The purpose of this section is to primarily address two questions: 1) How was the data collected or generated? 2) How was it analysed? Since there are many different ways that research can be done, you must provide some justification for the choices that you make.
Components:
1. Briefly describe the data source
2. Identify, describe, and justify the main study variables (dependent, independent, and controls) to be analyzed. Justification for these typically comes from your wider reading, should be cited, and should include a logic. One additional reason to conduct your literature review is to identify possible control variables, based on what other researchers have used in their work. In our case the controls have be pre-selected, but you can briefly articulate why they might be useful to include.
3. Describe the type of statistical analysis undertaken, and why it is appropriate.
The purpose of the results section is to present your key results in a logical sequence. There should be only a little interpretation here – just a statement of what the results are, as opposed to deep thinking about what they mean.At a minimum, you should present and interpret the following:
• a basic table of descriptive statistics for all included variables;
• descriptive and inferential bivariate analysis;
• descriptive and inferential multivariate analysis; and,
• diagnostics.
Make sure you interpret key coefficients of the important regression models.
Tips for a good Results section
• Be selective. The point of this section is to provide statistical results that address your research question – not to present as many figures and tables as you can.
o As a rule, do not include any figures or tables that you do not describe in words in the body of your report.
o This is especially important since the word limit is tight. You need to be judicious about what matters and what does not.
• Make sure the numbers in your tables/figures and your text are the same.
• Make sure that the results you present directly relate to your research question.
• It is very useful to carefully read (and to loosely mimic) the way the studies you read phrase their results sections. I DO NOT MEAN PLAGIARIZE.
• Also remember that there are examples in the lab outlines and in my slides on how to talk about your findings.
The purpose of the conclusion is to interpret and describe the significance of your findings in light of what was already known about the research problem being investigated from your literature review, and to explain any new understanding or insights about the problem generated from your findings. Thus, the conclusion should connect to the introduction by way of the research questions or hypotheses you posed and the literature you reviewed. The conclusion is also your chance to acknowledge the limitations of your study.
Components
1. Briefly summarise the main findings of the study.
2. Discuss the relationship between your results and those found in prior research, including potential explanations of any discrepancies and unexpected findings.
3. Analyse the strengths and limitations of your study/analysis.
4. Briefly discuss wider implications of the results.
Tips for the Conclusion:
• Do not introduce new results in this section.
• When discussing study limitations, go beyond simply listing it to think about what it means in terms of the knowledge you have generated.
Include bibliographic references for the articles that you summarise, as well as any resources related to the methods that you use.

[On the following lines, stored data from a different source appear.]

**src/logic/fcl_consts.svh**
```systemverilog
// Purpose: offsets, field positions and timing counts of the fuse loader
// Assumes: included by bare name from the package and the loader
// Notes:   fuse offsets are printed byte indices, word address is 4x
`ifndef FCL_CONSTS_SVH
`define FCL_CONSTS_SVH

// ---------------------------------------------------------------
// fuse indices
// ---------------------------------------------------------------
`define FCL_IDX_WDOG        4'h0
`define FCL_IDX_BROWN       4'h1
`define FCL_IDX_OSC         4'h2
`define FCL_IDX_SYS_A       4'h5
`define FCL_IDX_SYS_B       4'h6
`define FCL_IDX_APP_END     4'h7
`define FCL_IDX_BOOT_END    4'h8
`define FCL_IDX_KEY         4'ha
`define FCL_NUM_FUSES       11
`define FCL_IDX_STATUS      4'hc
`define FCL_IDX_WRITE       4'hd

// ---------------------------------------------------------------
// field positions and codes
// ---------------------------------------------------------------
`define FCL_SLEEP_RESERVED  2'h3
`define FCL_FREQ_16         2'h1
`define FCL_FREQ_20         2'h2
`define FCL_PIN_GPIO        2'h0
`define FCL_UNLOCK_KEY      8'hc5
`define FCL_ERASED          8'hff

// ---------------------------------------------------------------
// timing
// ---------------------------------------------------------------
`define FCL_CLK_HZ          100_000_000
`define FCL_SLOW_HZ         32_768
`define FCL_PIN_HOLD_TICKS  768
`define FCL_STARTUP_UNIT_MS 1
`define FCL_CYC_PER_MS      ((`FCL_CLK_HZ / 1000) * `FCL_STARTUP_UNIT_MS)
`define FCL_SLOW_DIV        ((`FCL_CLK_HZ + `FCL_SLOW_HZ - 1) / `FCL_SLOW_HZ)

`endif

```
**src/logic/fcl_pkg.sv**
```systemverilog
// Purpose: types shared by the fuse loader
// Assumes: fcl_consts.svh holds the numbers
// Notes:   none
`include "fcl_consts.svh"

package fcl_pkg;

  typedef struct packed {
    logic [3:0] window;
    logic [3:0] period;
  } fcl_wdog_s;

  typedef struct packed {
    logic [2:0] threshold;
    logic       sample_rate;
    logic [1:0] active_mode;
    logic [1:0] sleep_mode;
  } fcl_brown_s;

  typedef struct packed {
    logic [7:0] freq_trim;
    logic [7:0] temp_trim;
    logic       calibration_lock;
    logic [1:0] freq_choice;
  } fcl_osc_s;

  typedef enum logic [2:0] {
    FCL_ST_READ,
    FCL_ST_APPLY,
    FCL_ST_DELAY,
    FCL_ST_RUN
  } fcl_state_e;

endpackage : fcl_pkg

```
**src/logic/fcl_loader.sv**
```systemverilog
// Purpose: copies fuse bytes into peripheral controls during reset
// Assumes: one 100 MHz clock, AHB-Lite slave for fuse access
// Notes:   fuse writes go to the store only; live values wait for reset
//
// The implementer's own choice: register access over AHB-Lite.
`timescale 1ns/1ps
`default_nettype none
`include "fcl_consts.svh"

// Overview of operation
// - watchdog fuse high nibble loads the watchdog window field at reset
// - watchdog fuse low nibble loads the watchdog period field at reset
// - brown-out fuse top three bits load the threshold field at reset
// - brown-out sample-rate bit copied: 0 is 1 kHz, 1 is 125 Hz
// - active/idle brown-out mode, two bits, copied at reset
// - sleep brown-out mode copied; reserved code 3 never produced
// - oscillator fuse top bit sets the calibration lock at reset
// - frequency choice 1 runs 16 MHz, 2 runs 20 MHz, others reserved
// - factory trims matching the chosen frequency load the trim fields
// - boot check scope: whole, boot, boot plus code, or none
// - shared pin function: gpio, debug port or reset input
// - gpio pin driver held off 768 slow-oscillator cycles after reset
// - retention bit 0 erases EEPROM on chip erase, 1 keeps it
// - locked device always erases EEPROM on chip erase
// - changed fuses take effect only after the next reset
// - start-up delay code doubles from 1 ms to 64 ms, 0 none
// - section limits in 256-byte blocks; both zero means all boot
// - access key 0xC5 unlocks memory, any other value locks
module fcl_loader
  import fcl_pkg::*;
#(
  parameter int unsigned CYC_PER_MS = `FCL_CYC_PER_MS,
  parameter int unsigned SLOW_DIV   = `FCL_SLOW_DIV,
  parameter logic [7:0]  TRIM16_F   = 8'h00,
  parameter logic [7:0]  TRIM16_T   = 8'h00,
  parameter logic [7:0]  TRIM20_F   = 8'h00,
  parameter logic [7:0]  TRIM20_T   = 8'h00
) (
  // clock and reset
  input  wire logic        hclk,
  input  wire logic        hresetn,
  // ahb-lite slave
  input  wire logic        hsel,
  input  wire logic [31:0] haddr,
  input  wire logic [1:0]  htrans,
  input  wire logic        hwrite,
  input  wire logic [2:0]  hsize,
  input  wire logic [31:0] hwdata,
  input  wire logic        hready,
  output logic      [31:0] hrdata,
  output logic             hreadyout,
  output logic             hresp,
  // chip erase request
  input  wire logic        chip_erase,
  output logic             eeprom_erase,
  // peripheral destinations
  output fcl_wdog_s        wdog_ctrl,
  output fcl_brown_s       brown_ctrl,
  output fcl_osc_s         osc_ctrl,
  output logic [1:0]       boot_check_scope,
  output logic [1:0]       shared_pin_function,
  output logic             pin_driver_allowed,
  output logic [7:0]       app_section_limit,
  output logic [7:0]       boot_section_limit,
  output logic             whole_flash_boot,
  output logic             memory_locked,
  output logic             cpu_release
);

  // ---------------------------------------------------------------
  // fuse store: survives reset, only the bus changes it
  // ---------------------------------------------------------------
  logic [7:0] store_q [`FCL_NUM_FUSES];
  logic [7:0] live_q  [`FCL_NUM_FUSES];

  fcl_state_e  state_q;
  logic [3:0]  rd_idx_q;
  logic [31:0] delay_q;
  logic [9:0]  slow_cnt_q;
  logic [15:0] div_q;
  logic        pin_hold_q;
  logic        wr_pend_q;
  logic [3:0]  wr_idx_q;
  logic [31:0] hrdata_q;
  logic        erase_q;

  // ---------------------------------------------------------------
  // bus decode
  // ---------------------------------------------------------------
  wire       bus_go    = hsel & hready & htrans[1];
  wire [3:0] bus_idx   = haddr[5:2];
  wire       idx_fuse  = bus_idx < 4'(`FCL_NUM_FUSES);
  wire       is_status = bus_idx == `FCL_IDX_STATUS;
  wire [7:0] rd_fuse   = idx_fuse ? store_q[bus_idx] : 8'h00;
  wire [31:0] status_w = {24'h0000_00, 5'h00, pin_hold_q, memory_locked,
                          cpu_release};
  wire [31:0] rd_word  = is_status ? status_w : {24'h0000_00, rd_fuse};

  assign hreadyout = 1'b1;
  assign hresp     = 1'b0;
  assign hrdata    = hrdata_q;

  always_ff @(posedge hclk or negedge hresetn) begin
    if (!hresetn) begin
      wr_pend_q <= 1'b0;
      wr_idx_q  <= 4'h0;
      hrdata_q  <= 32'h0000_0000;
    end else begin
      wr_pend_q <= bus_go & hwrite & idx_fuse;
      wr_idx_q  <= bus_idx;
      if (bus_go && !hwrite) begin
        hrdata_q <= rd_word;
      end
    end
  end

  // writes land in the store only, never in live copies
  always_ff @(posedge hclk) begin
    if (wr_pend_q) begin
      store_q[wr_idx_q] <= hwdata[7:0];
    end
  end

  // ---------------------------------------------------------------
  // reset-time sequence
  // ---------------------------------------------------------------
  wire [7:0] sys_b   = live_q[`FCL_IDX_SYS_B];
  wire [2:0] power_on_delay_select     = sys_b[2:0];
  // code n>0 gives 2^(n-1) ms
  wire [31:0] delay_ld = (power_on_delay_select == 3'h0) ? 32'h0000_0000 :
                         32'(CYC_PER_MS << (power_on_delay_select - 3'h1));

  always_ff @(posedge hclk or negedge hresetn) begin
    if (!hresetn) begin
      state_q  <= FCL_ST_READ;
      rd_idx_q <= 4'h0;
      delay_q  <= 32'h0000_0000;
    end else begin
      case (state_q)
        FCL_ST_READ: begin
          // each fuse copied once per reset
          live_q[rd_idx_q] <= store_q[rd_idx_q];
          rd_idx_q <= rd_idx_q + 4'h1;
          if (rd_idx_q == 4'(`FCL_NUM_FUSES - 1)) begin
            state_q <= FCL_ST_APPLY;
          end
        end
        FCL_ST_APPLY: begin
          delay_q <= delay_ld;
          state_q <= FCL_ST_DELAY;
        end
        FCL_ST_DELAY: begin
          if (delay_q == 32'h0000_0000) begin
            state_q <= FCL_ST_RUN;
          end else begin
            delay_q <= delay_q - 32'h0000_0001;
          end
        end
        FCL_ST_RUN: begin
          state_q <= FCL_ST_RUN;
        end
        default: begin
          state_q <= FCL_ST_READ;
        end
      endcase
    end
  end

  wire loaded = (state_q == FCL_ST_DELAY) | (state_q == FCL_ST_RUN);
  // processor held until fuses are applied and delay is over
  assign cpu_release = state_q == FCL_ST_RUN;

  // ---------------------------------------------------------------
  // destinations, zero until loaded except osc_ctrl (20 MHz), memory_locked and whole_flash_boot
  // ---------------------------------------------------------------
  wire [7:0] wd = loaded ? live_q[`FCL_IDX_WDOG]  : 8'h00;
  wire [7:0] bd = loaded ? live_q[`FCL_IDX_BROWN] : 8'h00;
  wire [7:0] od = loaded ? live_q[`FCL_IDX_OSC]   : 8'h00;
  wire [7:0] sa = loaded ? live_q[`FCL_IDX_SYS_A] : 8'h00;
  wire [1:0] fsel = od[1:0];

  assign wdog_ctrl.window = wd[7:4];
  assign wdog_ctrl.period = wd[3:0];
  assign brown_ctrl.threshold   = bd[7:5];
  assign brown_ctrl.sample_rate = bd[4];
  assign brown_ctrl.active_mode = bd[3:2];
  // reserved sleep code falls back to disabled
  assign brown_ctrl.sleep_mode  =
    (bd[1:0] == `FCL_SLEEP_RESERVED) ? 2'h0 : bd[1:0];
  assign osc_ctrl.calibration_lock = od[7];
  // reserved frequency codes run at 20 MHz
  assign osc_ctrl.freq_choice =
    (fsel == `FCL_FREQ_16) ? `FCL_FREQ_16 : `FCL_FREQ_20;
  assign osc_ctrl.freq_trim =
    (fsel == `FCL_FREQ_16) ? TRIM16_F : TRIM20_F;
  assign osc_ctrl.temp_trim =
    (fsel == `FCL_FREQ_16) ? TRIM16_T : TRIM20_T;
  assign boot_check_scope    = sa[7:6];
  // reserved pin code treated as reset input, the safe choice
  assign shared_pin_function = (sa[3:2] == 2'h3) ? 2'h2 : sa[3:2];

  assign app_section_limit  = loaded ? live_q[`FCL_IDX_APP_END]  : 8'h00;
  assign boot_section_limit = loaded ? live_q[`FCL_IDX_BOOT_END] : 8'h00;
  // limits are 256-byte blocks; zero pair makes all flash boot
  assign whole_flash_boot = (app_section_limit == 8'h00) &
                            (boot_section_limit == 8'h00);
  // locked until the valid key has been loaded
  assign memory_locked = ~loaded |
                         (live_q[`FCL_IDX_KEY] != `FCL_UNLOCK_KEY);

  // ---------------------------------------------------------------
  // gpio driver hold on slow-oscillator ticks
  // ---------------------------------------------------------------
  wire slow_tick = div_q == 16'(SLOW_DIV - 1);

  always_ff @(posedge hclk or negedge hresetn) begin
    if (!hresetn) begin
      div_q      <= 16'h0000;
      slow_cnt_q <= 10'h000;
      pin_hold_q <= 1'b1;
    end else begin
      div_q <= slow_tick ? 16'h0000 : div_q + 16'h0001;
      if (slow_tick && pin_hold_q) begin
        slow_cnt_q <= slow_cnt_q + 10'h001;
        // driver off for 768 ticks after every reset
        if (slow_cnt_q == 10'(`FCL_PIN_HOLD_TICKS - 1)) begin
          pin_hold_q <= 1'b0;
        end
      end
    end
  end

  assign pin_driver_allowed = loaded & ~pin_hold_q &
                              (shared_pin_function == `FCL_PIN_GPIO);

  // ---------------------------------------------------------------
  // chip erase decision
  // ---------------------------------------------------------------
  always_ff @(posedge hclk or negedge hresetn) begin
    if (!hresetn) begin
      erase_q <= 1'b0;
    end else begin
      // locked wins over retention else bit 0
      erase_q <= chip_erase & (memory_locked | ~sa[0]);
    end
  end
  assign eeprom_erase = erase_q;
endmodule : fcl_loader
`default_nettype wire

```
**config.mk**
```make
export PLATFORM = sky130hd
export DESIGN_NAME = fcl_loader
export DESIGN_NICKNAME = d
export VERILOG_FILES = /design/src/logic/fcl_pkg.sv /design/src/logic/fcl_loader.sv
export VERILOG_INCLUDE_DIRS = /design/src /design/src/logic
export SDC_FILE = /design/constraint.sdc
export NUM_CORES = 1
export LEC_CHECK = 0
export ABC_AREA = 1
export BUFFER_PORTS_ARGS = -buffer_cell sky130_fd_sc_hd__clkbuf_2
export CAP_MARGIN = 20
export CORE_ASPECT_RATIO = 0.5
export CORE_MARGIN = 5
export CORE_UTILIZATION = 35
export DETAILED_ROUTE_END_ITERATION = 7
export GPL_ROUTABILITY_DRIVEN = 0
export MAX_ROUTING_LAYER = met4
export PLACE_DENSITY_LB_ADDON = 0.05
export SLEW_MARGIN = 5
export SYNTH_ARGS = -nofsm -noshare
export SYNTH_HDL_FRONTEND = slang
export SYNTH_SLANG_ARGS = --single-unit
```
**constraint.sdc**
```tcl
create_clock -name hclk -period 2.2 [get_ports hclk]
set_input_delay 0.22 -clock hclk [delete_from_list [all_inputs] [get_ports hclk]]
set_output_delay 0.22 -clock hclk [all_outputs]
set_load 0.03 [all_outputs]
```
Yosys cells after proc, flatten, opt, wreduce, memory -nomap -nowiden
Memory sizes are Yosys's and may differ from the RTL's.
Cells that the tools add are included.

storage, ports and cells
  ROM bits = 0
  flip-flop bits (word level) = 104
  latch bits = 0
  memories = 2
  input bits = 75
  memory bits (writable) = 176
  output and inout port bits = 94

memories
  memory   words  bits a word  read ports  clocked after Yosys merged registers in  wr ports  RTL line          source
  live_q   11     8            8           0                                        1         fcl_loader.sv:74  logic [7:0] live_q [`FCL_NUM_FUSES];
  store_q  11     8            2           0                                        1         fcl_loader.sv:73  logic [7:0] store_q [`FCL_NUM_FUSES];

cells by class
  add/sub/neg operators = 5
  div/mod/pow operators = 0
  reduce and logical (&&, ||, !) cells = 14
  shifts and indexed selects = 1
  multiply operators = 0
  equal/unequal tests = 14
  order comparisons = 1
  mux-type cells = 22
  bitwise operators = 14

operators with widths
  cell                                                                   count
  32-bit two-way mux                                                     2
  8-bit two-way mux                                                      8
  32-bit case mux with 2 select lines                                    1
  32-bit zero test                                                       1
  17-bit by 3-bit << shifter with 32-bit output (first input constant)   1
  32-bit by 1-bit subtractor with 32-bit output (second input constant)  1
  16-bit by 1-bit adder with 16-bit output (second input constant)       1
  16-bit by 12-bit == test with 1-bit output (second input constant)     1
  8-bit zero test                                                        2
  16-bit two-way mux                                                     1
  3-bit case mux with 4 select lines                                     1
  10-bit by 1-bit adder with 10-bit output (second input constant)       1
  10-bit == test (second input constant)                                 1
  1-bit AND                                                              8
  4-bit == test (second input constant)                                  2
  8-bit inequality test (second input constant)                          1
  3-bit by 2-bit == test with 1-bit output (second input constant)       2
  3-bit zero test                                                        2
  2-bit two-way mux                                                      3
  3-bit two-way mux                                                      2
  2-bit inequality test (second input constant)                          3
  2-bit AND reduction                                                    3
  4-bit by 1-bit adder with 4-bit output (second input constant)         1
  2-bit == test (second input constant)                                  2
  other kinds (11)                                                       20

Longest topological paths before layout
Gate-level depths: netlist (run 1).

  depth in word-level cells = 7
  gate-level depth with buffers = 12

Least setup slack after synthesis (run 1)
OpenSTA, ideal clock, no wires.

  path kind = register to register
  start point = reg rd_idx_q[1]
  end point = mem live_q[1][0] (enable)
  setup time = 383 ps
  data required time = 1817 ps
  buffers on the path = 2
  setup slack = -34 ps
  cell stages (with the launch flop) = 7
  arrival = 1851 ps
  cell sequence = dfrtp_1 -> clkbuf_1 -> inv_2 -> clkbuf_1 -> ha_1 -> inv_1 -> nor3_1

RTL lines
  what                      RTL line           source
  start: declaration        fcl_loader.sv:77   logic [3:0] rd_idx_q;
  start signal: assignment  fcl_loader.sv:143  rd_idx_q <= rd_idx_q + 4'h1;
  end: declaration          fcl_loader.sv:74

No word-level cell before the write port.

Final worst setup path (run 1)
  start point = reg state_q[1]
  end point = out whole_flash_boot

on the way
  longest elaborated chain between the ends = 5
  elaborated cells between the ends (all ways) = 8
  those cells by class = 2 x eq/ne; 2 x mux; 2 x bitwise; 2 x reduce/logical

ends and longest elaborated chain
  what                                      RTL line                              source
  start: declaration                        fcl_loader.sv:76                      fcl_state_e state_q;
  start signal: assignment                  fcl_loader.sv:135                     state_q <= FCL_ST_READ;
  start signal: assignment                  fcl_loader.sv:145                     state_q <= FCL_ST_APPLY;
  start signal: assignment                  fcl_loader.sv:150                     state_q <= FCL_ST_DELAY;
  3-bit by 2-bit == test with 1-bit output  fcl_loader.sv:169                     wire loaded = (state_q == FCL_ST_DELAY) | (state_q == FCL_ST_RUN);
  1-bit bitwise OR (*)                      fcl_loader.sv:169
  8-bit two-way mux (on tied branches)      fcl_loader.sv:202, fcl_loader.sv:203
  8-bit zero test (on tied branches)        fcl_loader.sv:205, fcl_loader.sv:206
  1-bit AND (*)                             fcl_loader.sv:205                     assign whole_flash_boot = (app_section_limit == 8'h00) &
  end: declaration                          fcl_loader.sv:65                      output logic whole_flash_boot,

Mark *: on every way between the ends. The rest lies on a longest branch, timed or not.

==> results of run 1 <==
synthesized netlist by cell type, types with 3 or more instances:
master      n  area share
nand2_1   315        0.10
inv_1     147       0.049
edfxtp_1  139        0.37
nor2_1    121       0.040
o21ai_0   117       0.052
nand3_1    80       0.035
dfrtp_1    78        0.17
a21oi_1    56       0.025
buf_4      43       0.029
o211ai_1   29       0.019
clkbuf_1   25      0.0083
nor3_1     21      0.0093
ha_1       16       0.018
nand4_1    16      0.0089
xor2_1     15       0.012
nor2_2      9      0.0050
buf_2       8      0.0035
buf_1       6      0.0020
nor4_1      6      0.0033
xnor2_1     6      0.0047
inv_2       4      0.0013
a22oi_1     3      0.0020
clkinv_1    3      0.0010
nand2_2     3      0.0017
nor2_4      3      0.0030
nor3b_1     3      0.0020
o22ai_1     3      0.0017
or2_2       3      0.0017
repair_timing:
item / 4_1_cts / 5_1_grt
hold buffers: 9 / 0
hold endpoints to repair: 84 / 0
resized for setup: 5 / 2
setup endpoints to repair: 3 / 2
setup buffers: 2 / 0
pin swaps: 1 / 0
gates cloned: 0 / 0
path summary, 6_finish.rpt:
| kind | startpoint | endpoint | slack (ns) |
|---|---|---|---|
| worst max-delay path | state_q[1]$_DFFE_PN0P_ | whole_flash_boot | 0.07 |
| worst min register to register | div_q[0]$_DFF_PN0_ | div_q[0]$_DFF_PN0_ | 0.47 |
| worst min-delay path | hwdata[6] | store_q[8][6]$_DFFE_PP_ | 0.04 |
| max in group asynchronous | hresetn | pin_hold_q$_DFFE_PN1P_ | 1.40 |
| min in group asynchronous | hresetn | rd_idx_q[2]$_DFFE_PN0P_ | 0.06 |
| worst max register to register | live_q[6][0]$_DFFE_PP_ | delay_q[16]$_DFFE_PN0P_ | 0.13 |
worst max-delay path, stage by stage (launching register included):
cell	delay [ns]
dfrtp_2	0.45
buf_12	0.18
nand2_1	0.10
nand4_1	0.11
nor4_1	0.30
buf_4	0.21
power by group:
group | switching [mW] | internal, mW | total (mW) | leakage (nW)
clock network | 1.73 | 2.41 | 4.14 | 0.401
logic | 0.356 | 0.107 | 0.463 | 3.20
registers | 0.0271 | 4.39 | 4.41 | 2.24
total | 2.11 | 6.91 | 9.02 | 5.84
registers in the layout (all words and copies together) (netlist names):
| name | flops |
|---|---|
| store_q | 88 |
| live_q | 51 |
| delay_q | 32 |
| div_q | 16 |
| slow_cnt_q | 10 |
| hrdata | 8 |
| rd_idx_q | 4 |
| wr_idx_q | 4 |
| state_q | 2 |
| eeprom_erase | 1 |
| pin_hold_q | 1 |
| wr_pend_q | 1 |
metal layers:
layer | GRT usage | part of all wire | up-vias
li1 | - | - | 4446
met1 | 0.209 | 0.46 | 4223
met2 | 0.290 | 0.49 | 158
met3 | 0.0262 | 0.035 | 45
met4 | 0.0316 | 0.017 | 0
met5 | - | 0 | -
kinds of logic (layout without fill, tap and decap cells):
group	count (synthesis)	count (layout)	synth area share
compound gates	217	217	0.107
flops	218	218	0.545
fa+ha+maj	16	16	0.0177
simple gates	584	584	0.218
buf+inv	238	332	0.0956
xor+xnor	21	21	0.0163
other cells	2	42	0.000665
cell type report:
class	count	area, µm²	area share
sequential	218	6150	0.466
multi-input combinational	880	4220	0.319
clock buffer	36	727	0.0550
inverter	154	578	0.0437
clock inverter	8	81.3	0.00615
timing repair buffer	134	921	0.0697
tap	432	541	0.0409
per-stage QoR:
step	setup slack (ns)	power [mW]	cells
finish	0.0750	9.02	1862
global route	-0.0470	9.36	1862
CTS	0.00838	9.14	1862
detailed placement	0.0868	4.95	1807
global placement	0.124	4.94	1807
floorplan	0.0727	4.82	1336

Put all your tables and figures (each numbered consecutively) in this final section.
Tips for the tables and figures:
• Tables should not be pasted directly from Stata.
• Tables and figures should be well-formatted
• Tables and figures should include clear titles, as well relevant notes.
• Tables and figures should be numbered consecutively (ie Table 1, 2, 3…; Figure 1, 2, 3…)
• Does not present estimates with a million decimal places if they are not useful. Better to round to a few decimal places - usually not more than three unless more is important. This is a substantive issue, so think of it in those terms. In other words, we don’t care about one-tenth of a pence in real life, so don’t show me that in your report.